Conocí una vez a un apóstata desesperado que llevaba años intentando desmatricularse de la Iglesia. Llevaba años presentando papeles en el arzobispado y nada. Se había llegado a entrevistar, aunque un poco casualmente, con su obispo y nada. Por supuesto, habló uno por uno con todos vice-esto y vice-lo-otro, secretarios de tal o cual que le indicaron mil veces cómo apostatar, sin éxito. Decidido a hablar con quien tuviera que ser, se fue al Vaticano y sólo consiguió asustar a no sé quién que estaba en la puerta de no sé dónde, por la que, naturalmente, no le dejaron pasar. La llama eterna del Espíritu seguía brillando sobre su cogote sin remedio. No había forma de secar el riego bautismal. Cuando lo contaba, reíamos y hacíamos chistes sobre el significado de lo Infinito, pero su rostro no se había acostumbrado nunca a creer, y tampoco parecía creer en lo que contaba. Expresaba una mezcla de desconcierto y agonía. Era como el Agrimensor K de la fe.

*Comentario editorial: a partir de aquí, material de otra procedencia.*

This design comes from an exercise in tuning for small area and a short achievable clock period on the open sky130 flow, not from production work.
Only simulation tests tie the RTL to the original design; equivalence was not proved.
No activity file was given, so power comes from the tool's default toggle rates.

==> flow/design.v, too long to show whole: its modules and the start of the top module <==
// module lens_fpu: 338 lines
// module lens_fpu_tz24: 32 lines
// module lens_fpu_mul24: 1070 lines
module lens_fpu (
    input             clk,
    input             rst,
    input             f_mv,
    input      [3:0]  f_port,
    input      [31:0] f_data,
    output reg [31:0] f_out,
    output reg [4:0]  f_fl,
    output reg        f_done
);
  // ...
==> flow/flow/run.sh <==
#!/bin/bash
# The standard layout, with two changes: timing repair aims for setup slack
# of at least SETUP_SLACK_MARGIN ns at the design's clock period, so that
# repair_timing sizes and buffers the longest paths; and the port buffers are
# buf_2 cells; repair may also change a cell's footprint. Make's output goes to flow_make.log (each tool's own log is
# under orfs/logs).
set -euo pipefail
bash standard.sh SETUP_SLACK_MARGIN=12.52 MATCH_CELL_FOOTPRINT=0 "BUFFER_PORTS_ARGS=-buffer_cell sky130_fd_sc_hd__buf_2" finish > flow_make.log 2>&1
==> flow/standard.sh <==
#!/bin/bash
# synth_recipe.tcl (not shown) runs the flow's synth.tcl, then flattens the netlist and writes it again
# the make line also repeats each setting of config.mk as NAME=value (left out here)
make -C /OpenROAD-flow-scripts/flow DESIGN_CONFIG=/design/flow/config.mk WORK_HOME=/design/flow/orfs CLKGATE_MAP_FILE= SYNTH_SCRIPT=/design/flow/synth_recipe.tcl "${@:-finish}"
==> flow/config.mk <==
export PLATFORM = sky130hd
export DESIGN_NAME = lens_fpu
export DESIGN_NICKNAME = lens_fpu
export VERILOG_FILES = /design/flow/design.v
export SDC_FILE = /design/flow/constraint.sdc
export NUM_CORES = 4
export LEC_CHECK = 0
export ABC_AREA = 1
export CAP_MARGIN = 20
export CORE_MARGIN = 2
export CORE_UTILIZATION = 45
export SLEW_MARGIN = 20
==> flow/constraint.sdc <==
create_clock -name core_clock -period 17.0 [get_ports {clk}]
set_input_delay 3.4000 -clock core_clock [delete_from_list [all_inputs] [get_ports {clk}]]
set_output_delay 3.4000 -clock core_clock [all_outputs]
set_load 0.01 [all_outputs]
==> results.txt, run 1 <==
* Yosys warnings at 2
* CP Data Arrival Time at 4960 ps
* DP HPWL at 128,000 µm
* Clock Sinks at 350
* Synth top cells by count: nand2_1, inv_1, nand3_1
* Crit Path Max Fanout at 11
* CTS Buf Count at 43
* Flop pwr share at 29.5%
* Final wirelength at 174,100 µm
* Final non-filler cell total at 6,853
* Die Width at 296.9 µm
* Critical path startpoint: b_one[8]$_SDFFE_PP0P_
* Reg-to-reg slack, setup at 12,530 ps
* Top routing layer in use: met5
* CTS root buf: clkbuf_16
* Max-slew headroom at 8.429%
* Inst Count DP at 6,682
* H-tree depth at 2
* Levels on crit path at 9
* Setup Total Neg Slack at 0 ps
* Placed cell areas at 0.03973 mm²
* Post-synth ARST share at 0%
* Clock Skews at 28.29 ps
* Int Pwr at 1.903 mW
* Fraction of area in multi-input gates at 65.28%
* Routed length on met3 at 19,080 µm
* CP Cell Sequence: clkinvlp_2 > o22ai_1 > xor2_1 > fa_1 > fa_1 > fa_1 > fa_1 > nand2_1 > nand3_1
* Die Area at 0.08813 mm²
* Total GRT Usage at 37.80%
* Synth Area in Compound Gates at 16.86%
* Final Hold Fails at 0
* Status: timing/DRC/antenna clean
* Post-synth top area share at 18.15%
* Busiest grt layer: met2
* Synth Area in Adders at 18.87%
* Combinational power share at 37.8%
* CTS tree: yes
* Pin count of the biggest net entering global routing at 72
* Post-CTS setup buffers at 22
* Die height at 296.9 µm
* Ports at 77
* Syn-to-layout area delta at 10.79%
* Non-clock buffers at 241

Me acuerdo de él porque hace unos días la prensa escrita volvió a sacar una de esas noticias que parece que dan sentido al concepto de Tiempo Cíclico: ooooooooootra vez han excomulgado a Milingo. Pelmazo de tío.

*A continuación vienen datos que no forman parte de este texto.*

This is an optimization exercise on Yosys and OpenROAD, whose aim is small area and a short achievable clock period, not a production implementation. Only simulation tests tie the RTL to the original design; equivalence was not proved. Power figures rest on the tool's default switching activity, not on a simulated workload.

<file path="flow/config.mk">
export PLATFORM = sky130hd
export DESIGN_NAME = ivsyn_arb
export DESIGN_NICKNAME = ivsyn_arb
export VERILOG_FILES = /design/flow/design.v
export SDC_FILE = /design/flow/constraint.sdc
export NUM_CORES = 4
export LEC_CHECK = 0
export CAP_MARGIN = 20
export CORE_MARGIN = 2
export CORE_UTILIZATION = 30
export SLEW_MARGIN = 20
</file>
<file path="flow/constraint.sdc">
create_clock -name core_clock -period 70.0 [get_ports {clk}]
set_input_delay 14.0000 -clock core_clock [delete_from_list [all_inputs] [get_ports {clk}]]
set_output_delay 14.0000 -clock core_clock [all_outputs]
set_load 0.01 [all_outputs]
</file>
<file path="flow/design.v">
module ivsyn_arb (
    input  wire        clk,
    input  wire        rst_n,           
    input  wire [7:0]  waitlim,         
    input  wire        preempt_en,
    input  wire        freeze,
    input  wire        upd_valid,
    input  wire [3:0]  upd_id,
    input  wire        upd_leave,
    input  wire [63:0] upd_deadline,
    input  wire [15:0] req,
    input  wire        close_write,
    output reg         gnt_valid,
    output reg  [3:0]  gnt_id,
    output reg  [63:0] gnt_deadline,
    output reg  [7:0]  gnt_wait,
    output reg         gnt_open,        
    output wire        open_valid,
    output wire [3:0]  open_id,
    output wire [4:0]  streams
);
    localparam N = 16;
    reg  [N-1:0] act;                   
    reg  [63:0]  dl   [0:N-1];          
    reg  [7:0]   wcnt [0:N-1];          
    reg          opn;                   
    reg  [3:0]   opn_id;                
    reg  [3:0]   opn_cnt;               
    assign open_valid = opn;
    assign open_id    = opn_id;
    reg [4:0] nstreams;
    integer k;
    always @* begin
        nstreams = 5'd0;
        for (k = 0; k < N; k = k + 1)
            nstreams = nstreams + {4'd0, act[k]};
    end
    assign streams = nstreams;
    wire [N-1:0] reqv = freeze ? {N{1'b0}} : (req & act);
    wire         wopen = opn & ~close_write & ~freeze;
    reg  [N-1:0] at_lim;
    reg  [N-1:0] pool;
    reg          found;
    reg  [3:0]   best;
    reg  [63:0]  best_dl;
    reg  [7:0]   best_w;
    reg          win_valid;
    reg  [3:0]   win;
    integer i;
    always @* begin
        for (i = 0; i < N; i = i + 1)
            at_lim[i] = reqv[i] && (waitlim != 8'd0) && (wcnt[i] >= waitlim);
        pool = (|at_lim) ? at_lim : reqv;
        found   = 1'b0;
        best    = 4'd0;
        best_dl = 64'd0;
        best_w  = 8'd0;
        for (i = 0; i < N; i = i + 1) begin
            if (pool[i] && (!found || dl[i] < best_dl ||
                            (dl[i] == best_dl && wcnt[i] > best_w))) begin
                found   = 1'b1;
                best    = i[3:0];
                best_dl = dl[i];
                best_w  = wcnt[i];
            end
        end
        win_valid = |reqv;
        if (wopen && reqv[opn_id] && !preempt_en)
            win = opn_id;
        else
            win = best;
    end
    integer j;
    always @(posedge clk) begin
        if (!rst_n) begin
            act          <= {N{1'b0}};
            opn          <= 1'b0;
            opn_id       <= 4'd0;
            opn_cnt      <= 4'd0;
            gnt_valid    <= 1'b0;
            gnt_id       <= 4'd0;
            gnt_deadline <= 64'd0;
            gnt_wait     <= 8'd0;
            gnt_open     <= 1'b0;
            for (j = 0; j < N; j = j + 1)
                wcnt[j] <= 8'd0;
        end else begin
            for (j = 0; j < N; j = j + 1) begin
                if (reqv[j]) begin
                    if (win_valid && win == j[3:0])
                        wcnt[j] <= 8'd0;
                    else if (wcnt[j] != 8'd255)
                        wcnt[j] <= wcnt[j] + 8'd1;
                end
            end
            gnt_valid <= win_valid;
            gnt_open  <= 1'b0;
            if (win_valid) begin
                gnt_id       <= win;
                gnt_deadline <= dl[win];
                gnt_wait     <= wcnt[win];
                if (wopen && win == opn_id) begin
                    opn_cnt <= opn_cnt + 4'd1;
                    if (opn_cnt == 4'd14)
                        opn <= 1'b0;
                end else begin
                    gnt_open <= 1'b1;
                    opn      <= 1'b1;
                    opn_id   <= win;
                    opn_cnt  <= 4'd0;
                end
            end else if (!wopen) begin
                opn <= 1'b0;
            end
            if (upd_valid) begin
                if (upd_leave) begin
                    act[upd_id]  <= 1'b0;
                    wcnt[upd_id] <= 8'd0;
                    if ((win_valid && win == upd_id) ||
                        (!win_valid && wopen && opn_id == upd_id))
                        opn <= 1'b0;
                end else begin
                    act[upd_id] <= 1'b1;
                    dl[upd_id]  <= upd_deadline;
                    if (!act[upd_id])
                        wcnt[upd_id] <= 8'd0;
                end
            end
        end
    end
endmodule
</file>
<file path="flow/run.sh">
#!/bin/bash
# synth_recipe.tcl (not shown) runs the flow's synth.tcl, then flattens the netlist and writes it again
# the make line also repeats each setting of config.mk as NAME=value (left out here)
make -C /OpenROAD-flow-scripts/flow DESIGN_CONFIG=/design/flow/config.mk WORK_HOME=/design/flow/orfs CLKGATE_MAP_FILE= SYNTH_SCRIPT=/design/flow/synth_recipe.tcl finish
</file>
==> run notes <==
flip-flops by register name (all words and copies together), names as in the netlist, named ones only:
name / flops
dl: 1024
wcnt: 128
gnt_deadline: 64
gnt_wait: 8
gnt_id: 4
opn_cnt: 4
opn_id: 4
gnt_open: 1
gnt_valid: 1
opn: 1
timing repair:
action | CTS | global route
setup buffers | 23 | 35
cloned | 3 | 5
pin swaps | 6 | 24
resized for setup | 39 | 87
endpoints found under the hold margin | 0 | 0
endpoints found under the setup margin | 214 | 214
worst register-to-register path, delay by kind of cell, from the launching register on:
| family | cells | cell delay (ps) |
|---|---|---|
| buffers and inverters | 51 | 9020 |
| flip-flops | 1 | 490 |
| multiplexers | 11 | 3420 |
| adder cells (fa/ha/maj) | 16 | 4270 |
| AND/OR/NAND/NOR | 76 | 16540 |
| AO/OA/AOI/OAI | 103 | 21280 |
power breakdown:
part | switching (uW) | total [uW] | internal [uW] | leakage [uW]
clock | 368 | 879 | 511 | 0.00266
combinational | 135 | 231 | 95.3 | 0.0319
sequential | 12.4 | 829 | 816 | 0.0111
per-layer routing:
| metal | vias up | wire (um) | share of wire, % |
|---|---|---|---|
| met3 | 740 | 33850 | 8.9 |
| li1 | 37690 | - | - |
| met1 | 39270 | 155900 | 41 |
| met4 | 8 | 20870 | 5.5 |
| met2 | 3873 | 167600 | 44 |
| met5 | - | 53 | 0.014 |
cells by family (layout without fill, tap and decap cells):
| group | after synthesis | count (layout) |
|---|---|---|
| simple gates | 2701 | 2701 |
| compound gates | 2225 | 2227 |
| flops | 1255 | 1255 |
| fa+ha+maj | 1238 | 1238 |
| buf+inv | 1215 | 2460 |
| mux | 915 | 915 |
| xor+xnor | 82 | 82 |
| other cells | 0 | 2 |
layout make-up:
class / instances / area share, %
multi-input combinational: 7163 / 46.76
sequential: 1255 / 30.82
timing repair buffer: 1347 / 10.41
tap: 4120 / 4.491
clock buffer: 195 / 3.672
inverter: 823 / 2.708
clock inverter: 95 / 1.136
antenna: 2 / 0.004360
cell usage after synthesis (231+ instances only):
library cell  instances  area share [%]
nor2_1              415             1.7
inv_1               822             3.3
ha_1               1228              17
dfxtp_1             231             5.0
nand4_1             267             1.8
mux2i_1             511             5.5
a21o_1              341             2.8
o21ai_0             345             1.9
nand2_1            1186             4.8
mux2_2              381             4.6
clkbuf_1            246             1.0
edfxtp_1           1024              33
a21oi_1             900             4.9
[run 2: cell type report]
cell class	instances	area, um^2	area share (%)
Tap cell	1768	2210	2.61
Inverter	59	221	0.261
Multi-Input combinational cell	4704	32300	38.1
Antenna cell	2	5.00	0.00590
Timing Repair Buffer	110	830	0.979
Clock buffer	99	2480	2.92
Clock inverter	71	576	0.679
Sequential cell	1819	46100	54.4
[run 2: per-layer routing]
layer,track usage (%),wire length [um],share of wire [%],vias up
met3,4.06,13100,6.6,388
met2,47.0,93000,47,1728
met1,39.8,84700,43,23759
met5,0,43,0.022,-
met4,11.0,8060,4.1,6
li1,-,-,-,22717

A lo que parece, apostatar sólo es practicable mediante el ejercicio perseverante de algunas formas enloquecidas de delincuencia kitch. Delincuencia en cuanto que existe un canon, naturalmente. Y kitch porque, a pesar de todo, el canon prevé ciertas desviaciones (el ateísmo, la blasfemia, la homosexualidad, la fornicación, en fin...) que permiten a la Iglesia la elegancia de ignorar que existen, en vez de emerger como Milingo dando el cante por las televisiones y vestido de cura. Que una cosa es pecar (y todos somos pecadores) y otra distinta es reivindicar una Iglesia chiflada por los platós. Dicho en existencial: el mal tiene un pase, pero el ridículo no es cosa de Dios.